I'm still nominally at the International Astronomical Union meeting here in Honolulu. But most of the astronomers have taken a break for the weekend, leaving me to amuse myself for some of the time.
This morning, I hopped a bus over to Pearl Harbor to view the memorial of the USS Arizona, one of the battleships struck and sunk on December 7, 1941, in the attack on Pearl Harbor that toppled the United States into World War II. Walking over the sunken battleship and the men entombed there to this day is a powerful experience, one I won't forget.
But I couldn't help but pick out the astronomy angle in the collection of information about that fateful day. It's a well-known story, but one I'd still like to share. On the morning of December 7, Privates Joseph L. Lockard and George Elliot were manning the Opana radar station on Oahu, north of Pearl Harbor, when, at 7:02 a.m., they saw a strong signal. At this time, Lockard and Elliot should have been off-duty; military command had deemed the hours of 4-7 a.m. as those when the enemy was most likely to attack, so the men only saw the signal at all because the bus to take them to their breakfast was running late. It should also be pointed out that while technically operational, the Opana station was still considered a training post. Despite both of these factors, the men adhered to their duty and stayed to report the signal. Alas, on the other end of the communications chain at the Information Center, the specialists had signed off on time. A single man, Lieutenant Kermit A. Tyler, was left to respond, and he reasoned that the privates' signal was in fact a group of American bombers due in at 8 a.m. from California along a similar approach, and so he told them not to worry about it. Between lack of familiarity with the new radar technology and security concerns about relating the size of the bomber fleet over radio, the fact that the Opana signal represented a fleet much larger than six bombers was never communicated.

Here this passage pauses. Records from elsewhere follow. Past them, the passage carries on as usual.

==> src/rtl/core_cbus_bridge.sv <==
// Uncached bridge: arbitrates one ibus and one dbus request onto a single-beat cbus transaction
// and returns the response to whichever port was granted.
module core_cbus_bridge #(
    parameter bit RR_ARB = 1'b1
) (
    input  logic         clk,
    input  logic         resetn,
    input  logic [64:0]  ireq,
    output logic [33:0]  iresp,
    input  logic [139:0] dreq,
    output logic [65:0]  dresp,
    output logic [150:0] creq,
    input  logic [65:0]  cresp
);

    localparam logic [2:0] MSIZE4      = 3'b010;
    localparam logic [7:0] MLEN1       = 8'd0;
    localparam logic [1:0] BURST_FIXED = 2'b00;

    typedef enum logic [1:0] {StIdle, StBusy, StResp} state_e;

    state_e      state_q, state_d;
    logic        gnt_d_q, gnt_d_d;            // 1: current transaction belongs to dbus
    logic        last_gnt_d_q, last_gnt_d_d;
    logic [63:0] addr_q, addr_d;
    logic [2:0]  size_q, size_d;
    logic [7:0]  strobe_q, strobe_d;
    logic [63:0] data_q, data_d;
    logic [63:0] word_q, word_d;

    logic        i_valid, d_valid, take, pick_d;
    logic [63:0] i_addr, d_addr, d_data;
    logic [2:0]  d_size;
    logic [7:0]  d_strobe;
    logic        c_ready, c_last;
    logic [63:0] c_data;

    assign i_valid  = ireq[64];
    assign i_addr   = ireq[63:0];
    assign d_valid  = dreq[139];
    assign d_addr   = dreq[138:75];
    assign d_size   = dreq[74:72];
    assign d_strobe = dreq[71:64];
    assign d_data   = dreq[63:0];
    assign c_ready  = cresp[65];
    assign c_last   = cresp[64];
    assign c_data   = cresp[63:0];

    // On a tie, round-robin hands the grant to whichever port did not win last time.
    assign pick_d = d_valid && (!i_valid || !RR_ARB || !last_gnt_d_q);
    assign take   = (state_q == StIdle) && (i_valid || d_valid);

    always_comb begin
        state_d      = state_q;
        gnt_d_d      = gnt_d_q;
        last_gnt_d_d = last_gnt_d_q;
        addr_d       = addr_q;
        size_d       = size_q;
        strobe_d     = strobe_q;
        data_d       = data_q;
        word_d       = word_q;
        unique case (state_q)
            StIdle: begin
                if (take) begin
                    gnt_d_d      = pick_d;
                    last_gnt_d_d = pick_d;
                    addr_d       = pick_d ? d_addr : i_addr;
                    size_d       = pick_d ? d_size : MSIZE4;
                    strobe_d     = pick_d ? d_strobe : 8'h00;
                    data_d       = pick_d ? d_data : 64'h0;
                    state_d      = StBusy;
                end
            end
            StBusy: begin
                // A ready beat without last is a protocol error and is ignored.
                if (c_ready && c_last) begin
                    word_d  = c_data;
                    state_d = StResp;
                end
            end
            StResp: state_d = StIdle;
            default: state_d = StIdle;
        endcase
    end

    always_ff @(posedge clk or negedge resetn) begin
        if (!resetn) begin
            state_q      <= StIdle;
            gnt_d_q      <= 1'b0;
            last_gnt_d_q <= 1'b0;
            addr_q       <= 64'h0;
            size_q       <= 3'h0;
            strobe_q     <= 8'h0;
            data_q       <= 64'h0;
            word_q       <= 64'h0;
        end else begin
            state_q      <= state_d;
            gnt_d_q      <= gnt_d_d;
            last_gnt_d_q <= last_gnt_d_d;
            addr_q       <= addr_d;
            size_q       <= size_d;
            strobe_q     <= strobe_d;
            data_q       <= data_d;
            word_q       <= word_d;
        end
    end

    logic busy, resp;
    assign busy = (state_q == StBusy);
    assign resp = (state_q == StResp);

    assign creq = {busy, |strobe_q, size_q, addr_q, strobe_q, data_q, MLEN1, BURST_FIXED};

    // addr_ok is combinational, so it is gated by reset to keep outputs quiet during reset.
    assign iresp = {resetn && take && !pick_d, resp && !gnt_d_q,
                    addr_q[2] ? word_q[63:32] : word_q[31:0]};
    assign dresp = {resetn && take && pick_d, resp && gnt_d_q, word_q};

endmodule
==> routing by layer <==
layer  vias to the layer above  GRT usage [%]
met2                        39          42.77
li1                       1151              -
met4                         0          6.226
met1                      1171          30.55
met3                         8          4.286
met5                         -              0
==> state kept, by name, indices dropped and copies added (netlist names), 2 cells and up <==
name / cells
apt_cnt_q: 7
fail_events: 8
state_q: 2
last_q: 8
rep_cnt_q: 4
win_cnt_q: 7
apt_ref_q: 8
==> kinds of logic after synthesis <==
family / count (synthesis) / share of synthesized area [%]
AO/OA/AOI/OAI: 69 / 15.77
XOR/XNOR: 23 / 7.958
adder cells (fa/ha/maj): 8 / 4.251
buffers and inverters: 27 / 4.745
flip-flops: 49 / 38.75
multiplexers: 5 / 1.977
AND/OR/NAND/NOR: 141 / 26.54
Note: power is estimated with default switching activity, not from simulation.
**src/rtl/pipe_buf_stage_pkg.sv**
```systemverilog
// Shared types for the pipeline buffer stage: FSM encodings, occupancy type,
// and the flush drop-amount helper.
package pipe_buf_stage_pkg;

  typedef logic [1:0] state_t;
  typedef logic [1:0] occ_t;

  // The encoding equals the number of held entries.
  localparam state_t ST_EMPTY = 2'd0;
  localparam state_t ST_ONE   = 2'd1;
  localparam state_t ST_TWO   = 2'd2;

  // Entries a flush discards: everything held, minus the one leaving this cycle.
  function automatic occ_t drop_amount(input occ_t occ, input logic emit);
    return occ - {1'b0, emit};
  endfunction

endpackage

```
**src/rtl/pipe_buf_stage_if.sv**
```systemverilog
// Valid/ready payload channel. The master drives valid and data; the slave
// drives ready.
interface pipe_buf_stage_if #(
  parameter int DATA_W = 32
);
  logic              valid;
  logic              ready;
  logic [DATA_W-1:0] data;

  modport master (output valid, output data, input ready);
  modport slave  (input valid, input data, output ready);
endinterface

```
**src/rtl/pipe_buf_entry.sv**
```systemverilog
// One payload register with a valid bit. Load takes priority over clear.
// Clear drops only the valid bit, so the data stays on the bus.
module pipe_buf_entry #(
  parameter int                DATA_W    = 32,
  parameter logic [DATA_W-1:0] RESET_VAL = '0
) (
  input  logic              clk,
  input  logic              reset_n,
  input  logic              load_i,
  input  logic              clr_i,
  input  logic [DATA_W-1:0] data_i,
  output logic              vld_o,
  output logic [DATA_W-1:0] data_o
);

  logic              vld_q;
  logic [DATA_W-1:0] data_q;

  always_ff @(posedge clk) begin
    if (!reset_n) begin
      vld_q  <= 1'b0;
      data_q <= RESET_VAL;
    end else if (load_i) begin
      vld_q  <= 1'b1;
      data_q <= data_i;
    end else if (clr_i) begin
      vld_q  <= 1'b0;
    end
  end

  assign vld_o  = vld_q;
  assign data_o = data_q;

endmodule

```
**src/rtl/pipe_buf_stage.sv**
```systemverilog
// Reusable pipeline register stage with valid/ready, flush and an optional
// skid entry. It has 1-cycle latency and keeps a saturating count of entries killed by flush.
module pipe_buf_stage
  import pipe_buf_stage_pkg::*;
#(
  parameter int                DATA_W    = 32,
  parameter bit                SKID_EN   = 1'b1,
  parameter logic [DATA_W-1:0] RESET_VAL = '0,
  parameter int                CNT_W     = 8
) (
  input  logic             clk,
  input  logic             reset_n,
  pipe_buf_stage_if.slave  in_if,
  pipe_buf_stage_if.master out_if,
  input  logic             flush,
  output occ_t             occupancy,
  output logic [CNT_W-1:0] drop_cnt
);

  state_t            state_q, state_d;
  logic              in_rdy, accept, emit;
  logic              m_load, m_clr, s_load, s_clr;
  logic              m_vld, s_vld;
  logic [DATA_W-1:0] m_din, m_dat, s_dat;
  logic [CNT_W-1:0]  drop_q, drop_d;
  logic [CNT_W:0]    drop_sum;

  // The skid variant registers ready, which cuts the out_ready -> in_ready path.
  always_comb begin
    if (SKID_EN) in_rdy = (state_q != ST_TWO) & ~flush & reset_n;
    else         in_rdy = (~m_vld | out_if.ready) & ~flush & reset_n;
  end

  assign accept = in_if.valid & in_rdy;
  assign emit   = m_vld & out_if.ready;

  always_comb begin
    state_d = state_q;
    m_load  = 1'b0;
    m_clr   = 1'b0;
    s_load  = 1'b0;
    s_clr   = 1'b0;
    m_din   = in_if.data;
    if (flush) begin
      state_d = ST_EMPTY;
      m_clr   = 1'b1;
      s_clr   = 1'b1;
    end else begin
      case (state_q)
        ST_EMPTY: if (accept) begin
          state_d = ST_ONE;
          m_load  = 1'b1;
        end
        ST_ONE: begin
          if (accept && emit) begin
            m_load = 1'b1;
          end else if (accept && SKID_EN) begin
            state_d = ST_TWO;
            s_load  = 1'b1;
          end else if (emit) begin
            state_d = ST_EMPTY;
            m_clr   = 1'b1;
          end
        end
        ST_TWO: if (emit) begin
          state_d = ST_ONE;
          m_load  = 1'b1;
          m_din   = s_dat;
          s_clr   = 1'b1;
        end
        default: state_d = ST_EMPTY;
      endcase
    end
  end

  always_comb begin
    drop_sum = {1'b0, drop_q} + (CNT_W+1)'(drop_amount(occupancy, emit));
    drop_d   = drop_q;
    if (flush) drop_d = drop_sum[CNT_W] ? '1 : drop_sum[CNT_W-1:0];
  end

  always_ff @(posedge clk) begin
    if (!reset_n) begin
      state_q <= ST_EMPTY;
      drop_q  <= '0;
    end else begin
      state_q <= state_d;
      drop_q  <= drop_d;
    end
  end

  pipe_buf_entry #(.DATA_W(DATA_W), .RESET_VAL(RESET_VAL)) u_main (
    .clk     (clk),
    .reset_n (reset_n),
    .load_i  (m_load),
    .clr_i   (m_clr),
    .data_i  (m_din),
    .vld_o   (m_vld),
    .data_o  (m_dat)
  );

  if (SKID_EN) begin : g_skid
    pipe_buf_entry #(.DATA_W(DATA_W), .RESET_VAL(RESET_VAL)) u_skid (
      .clk     (clk),
      .reset_n (reset_n),
      .load_i  (s_load),
      .clr_i   (s_clr),
      .data_i  (in_if.data),
      .vld_o   (s_vld),
      .data_o  (s_dat)
    );
  end else begin : g_noskid
    assign s_vld = s_load & s_clr;
    assign s_dat = RESET_VAL;
  end

  assign in_if.ready  = in_rdy;
  assign out_if.valid = m_vld;
  assign out_if.data  = m_dat;
  assign occupancy    = occ_t'(m_vld) + occ_t'(s_vld);
  assign drop_cnt     = drop_q;

endmodule

```
**src/flat_wrapper.sv**
```systemverilog
// flat-port wrapper written by rule: the top's interface ports become plain ports
module pipe_buf_stage_flat import pipe_buf_stage_pkg::*;
#(
  parameter int                DATA_W    = 32,
  parameter bit                SKID_EN   = 1'b1,
  parameter logic [DATA_W-1:0] RESET_VAL = '0,
  parameter int                CNT_W     = 8
)
  (clk, reset_n, flush, occupancy, drop_cnt, in_if_valid, in_if_data, in_if_ready, out_if_valid, out_if_data, out_if_ready);
  pipe_buf_stage_if #(.DATA_W(DATA_W)) in_if_i ();
  pipe_buf_stage_if #(.DATA_W(DATA_W)) out_if_i ();
  input  logic clk;
  input  logic reset_n;
  input  logic flush;
  output occ_t occupancy;
  output logic [CNT_W-1:0] drop_cnt;
  input wire logic [$bits(in_if_i.valid)-1:0] in_if_valid;
  input wire logic [$bits(in_if_i.data)-1:0] in_if_data;
  output wire logic [$bits(in_if_i.ready)-1:0] in_if_ready;
  output wire logic [$bits(out_if_i.valid)-1:0] out_if_valid;
  output wire logic [$bits(out_if_i.data)-1:0] out_if_data;
  input wire logic [$bits(out_if_i.ready)-1:0] out_if_ready;
  assign in_if_i.valid = in_if_valid;
  assign in_if_i.data = in_if_data;
  assign in_if_ready = in_if_i.ready;
  assign out_if_valid = out_if_i.valid;
  assign out_if_data = out_if_i.data;
  assign out_if_i.ready = out_if_ready;
  pipe_buf_stage #(.DATA_W(DATA_W), .SKID_EN(SKID_EN), .RESET_VAL(RESET_VAL), .CNT_W(CNT_W)) u_core (.clk(clk), .reset_n(reset_n), .in_if(in_if_i), .out_if(out_if_i), .flush(flush), .occupancy(occupancy), .drop_cnt(drop_cnt));
endmodule
```
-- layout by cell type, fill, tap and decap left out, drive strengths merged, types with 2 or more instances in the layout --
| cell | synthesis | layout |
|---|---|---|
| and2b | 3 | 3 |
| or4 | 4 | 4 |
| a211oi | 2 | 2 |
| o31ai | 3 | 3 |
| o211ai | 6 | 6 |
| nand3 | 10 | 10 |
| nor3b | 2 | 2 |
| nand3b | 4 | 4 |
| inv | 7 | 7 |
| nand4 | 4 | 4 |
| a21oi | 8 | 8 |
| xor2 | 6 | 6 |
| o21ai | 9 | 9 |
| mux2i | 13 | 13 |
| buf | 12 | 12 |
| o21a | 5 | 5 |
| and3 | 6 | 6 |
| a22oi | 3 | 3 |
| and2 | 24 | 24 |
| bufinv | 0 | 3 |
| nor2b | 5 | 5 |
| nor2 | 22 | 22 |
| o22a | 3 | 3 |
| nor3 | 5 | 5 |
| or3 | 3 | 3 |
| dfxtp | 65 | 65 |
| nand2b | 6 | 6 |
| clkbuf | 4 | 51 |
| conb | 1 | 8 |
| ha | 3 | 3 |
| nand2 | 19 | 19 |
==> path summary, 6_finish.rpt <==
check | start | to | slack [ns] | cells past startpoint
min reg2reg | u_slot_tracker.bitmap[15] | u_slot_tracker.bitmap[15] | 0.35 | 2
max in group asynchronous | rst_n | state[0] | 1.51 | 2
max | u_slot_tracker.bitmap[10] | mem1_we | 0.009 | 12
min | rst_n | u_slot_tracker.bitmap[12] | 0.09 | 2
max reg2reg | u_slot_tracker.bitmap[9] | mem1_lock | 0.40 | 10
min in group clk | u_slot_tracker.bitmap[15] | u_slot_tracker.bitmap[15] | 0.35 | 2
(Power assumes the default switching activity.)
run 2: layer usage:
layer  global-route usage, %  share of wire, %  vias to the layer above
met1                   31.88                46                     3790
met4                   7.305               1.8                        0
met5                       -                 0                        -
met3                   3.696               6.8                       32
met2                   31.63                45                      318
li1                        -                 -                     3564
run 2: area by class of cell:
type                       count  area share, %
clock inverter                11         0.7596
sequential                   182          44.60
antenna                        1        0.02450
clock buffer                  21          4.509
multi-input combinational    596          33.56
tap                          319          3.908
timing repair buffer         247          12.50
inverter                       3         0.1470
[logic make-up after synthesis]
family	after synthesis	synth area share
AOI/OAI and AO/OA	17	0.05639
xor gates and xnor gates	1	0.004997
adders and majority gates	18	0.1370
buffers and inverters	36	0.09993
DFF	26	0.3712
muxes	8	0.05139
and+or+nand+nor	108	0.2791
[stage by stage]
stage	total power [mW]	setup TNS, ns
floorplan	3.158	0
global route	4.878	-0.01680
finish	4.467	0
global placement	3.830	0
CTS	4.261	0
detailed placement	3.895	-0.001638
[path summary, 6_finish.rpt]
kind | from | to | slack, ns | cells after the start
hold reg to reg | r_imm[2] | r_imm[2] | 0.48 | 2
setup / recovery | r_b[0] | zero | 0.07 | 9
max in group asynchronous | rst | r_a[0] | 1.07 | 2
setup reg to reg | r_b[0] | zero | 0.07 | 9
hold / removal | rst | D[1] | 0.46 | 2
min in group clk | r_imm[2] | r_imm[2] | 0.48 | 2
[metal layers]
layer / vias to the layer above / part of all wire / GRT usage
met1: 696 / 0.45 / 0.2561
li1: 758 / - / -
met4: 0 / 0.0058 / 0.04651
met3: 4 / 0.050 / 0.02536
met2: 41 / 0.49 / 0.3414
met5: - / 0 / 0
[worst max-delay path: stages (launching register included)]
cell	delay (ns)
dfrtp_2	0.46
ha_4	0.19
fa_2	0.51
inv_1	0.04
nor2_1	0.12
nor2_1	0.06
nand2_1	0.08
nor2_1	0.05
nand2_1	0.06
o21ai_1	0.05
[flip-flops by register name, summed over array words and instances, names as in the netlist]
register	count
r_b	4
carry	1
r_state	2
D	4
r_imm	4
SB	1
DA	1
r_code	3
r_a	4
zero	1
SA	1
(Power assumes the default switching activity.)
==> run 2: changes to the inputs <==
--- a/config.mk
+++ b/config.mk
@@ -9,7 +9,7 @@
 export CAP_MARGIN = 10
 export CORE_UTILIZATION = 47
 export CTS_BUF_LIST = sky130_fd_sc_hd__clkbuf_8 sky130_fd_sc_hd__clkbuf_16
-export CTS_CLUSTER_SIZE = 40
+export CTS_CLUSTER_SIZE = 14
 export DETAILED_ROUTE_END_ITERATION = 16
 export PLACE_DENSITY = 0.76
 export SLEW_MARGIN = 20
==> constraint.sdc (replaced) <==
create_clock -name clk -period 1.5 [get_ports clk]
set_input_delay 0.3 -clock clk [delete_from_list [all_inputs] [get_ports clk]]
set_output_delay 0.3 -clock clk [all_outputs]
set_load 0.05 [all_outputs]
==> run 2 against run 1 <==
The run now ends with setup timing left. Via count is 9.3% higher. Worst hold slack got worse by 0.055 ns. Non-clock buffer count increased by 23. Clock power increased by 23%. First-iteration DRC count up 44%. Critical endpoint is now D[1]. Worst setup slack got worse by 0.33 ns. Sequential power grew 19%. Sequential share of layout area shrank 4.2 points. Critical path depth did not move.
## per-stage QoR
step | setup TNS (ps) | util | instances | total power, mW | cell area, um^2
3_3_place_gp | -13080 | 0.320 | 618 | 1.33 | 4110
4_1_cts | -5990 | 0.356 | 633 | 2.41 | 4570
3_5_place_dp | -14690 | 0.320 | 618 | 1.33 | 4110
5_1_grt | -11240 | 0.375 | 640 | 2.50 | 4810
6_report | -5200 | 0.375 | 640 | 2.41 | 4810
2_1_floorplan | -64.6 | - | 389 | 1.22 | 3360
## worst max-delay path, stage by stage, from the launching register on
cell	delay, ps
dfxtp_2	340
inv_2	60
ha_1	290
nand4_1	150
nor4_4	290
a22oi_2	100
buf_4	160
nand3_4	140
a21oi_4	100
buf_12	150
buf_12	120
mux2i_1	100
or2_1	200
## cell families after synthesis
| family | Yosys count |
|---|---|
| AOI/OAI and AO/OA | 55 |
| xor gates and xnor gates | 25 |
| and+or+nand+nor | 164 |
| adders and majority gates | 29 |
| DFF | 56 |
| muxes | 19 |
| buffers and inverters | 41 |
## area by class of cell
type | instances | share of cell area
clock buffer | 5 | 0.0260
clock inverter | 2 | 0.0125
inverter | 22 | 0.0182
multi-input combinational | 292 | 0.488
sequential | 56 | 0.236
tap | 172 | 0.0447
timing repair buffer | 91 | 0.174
--- src/rtl/bp_pkg.sv ---
// Shared branch-predictor types: 2-bit counter states and the per-index table entry.
// Pure declarations, no latency; no flow control.
// Consumed by bp_sat_counter and branch_predictor_ctrl.
package bp_pkg;

    localparam logic [1:0] SNT = 2'b00;
    localparam logic [1:0] WNT = 2'b01;
    localparam logic [1:0] WT  = 2'b10;
    localparam logic [1:0] ST  = 2'b11;

    // Tag is held zero-extended to 30 bits so the struct is independent of ENTRIES.
    typedef struct packed {
        logic [1:0]  ctr;
        logic        valid;
        logic [29:0] tag;
        logic [29:0] target;
    } bp_entry_t;

    localparam bp_entry_t BP_ENTRY_RESET = '{ctr: WNT, valid: 1'b0, tag: '0, target: '0};

endpackage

Treating the signal as a training exercise (and having by now missed their breakfast bus anyway), the servicemen plotted the signal until 7:40, when they lost it in the noise as its progenitor approached the island. The men secured their station and headed off to breakfast, finding out only when they arrived of the ongoing attack, which had started at 7:48. They immediately drove back and helped man the radar for the rest of the day.
At the time, radar was still a brand new invention, and while the military was aware that the technology held potential, they had not fully integrated a radar alert system into their air defense. The tale is one of frustration, but commanders chose to see this very particular outcome of the day as a victory. It was the implementation and integration of the technology that had failed, not the technology itself or any man involved that morning, and indeed Lockard and Elliot were commended for their attention and service. It was no individual's fault that no system existed to interpret the warning and pass it up the chain of command. Even Tyler, who essentially ignored warning of the attack, was cleared of any wrongdoing because he had never received training for the post he held that morning. Given the information available to him, he made the call he thought completely correct. While the result was devastating, the fact that men had seen the signal was proof of radar's power and utility in the war in which America suddenly found itself. Radar quickly became a staple of aviation technology.
While the word has long since been absorbed into standard English usage, "radar" entered the world as an acronym: RAdio Detection And Ranging. Like sonar does with sound waves, radar is the process of bouncing waves of electromagnetic radiation, specifically radio waves, off of objects. By measuring how long it takes the signal to come back and the strength of that signal, scientists can tell how far away an object is and even what it is made of. Popularized and researched precisely because of the military value highlighted by the above story, radar has broad applications, including astronomy. Arecibo in Puerto Rico and Goldstone in California are the most commonly used stations for radar astronomy from Earth, and have been used to map the Moon, study asteroids, and determine exact distances to the other planets in the solar system. Scientists have also used radar carried on spacecraft to map or probe surface features on the solar system's inner and outer worlds.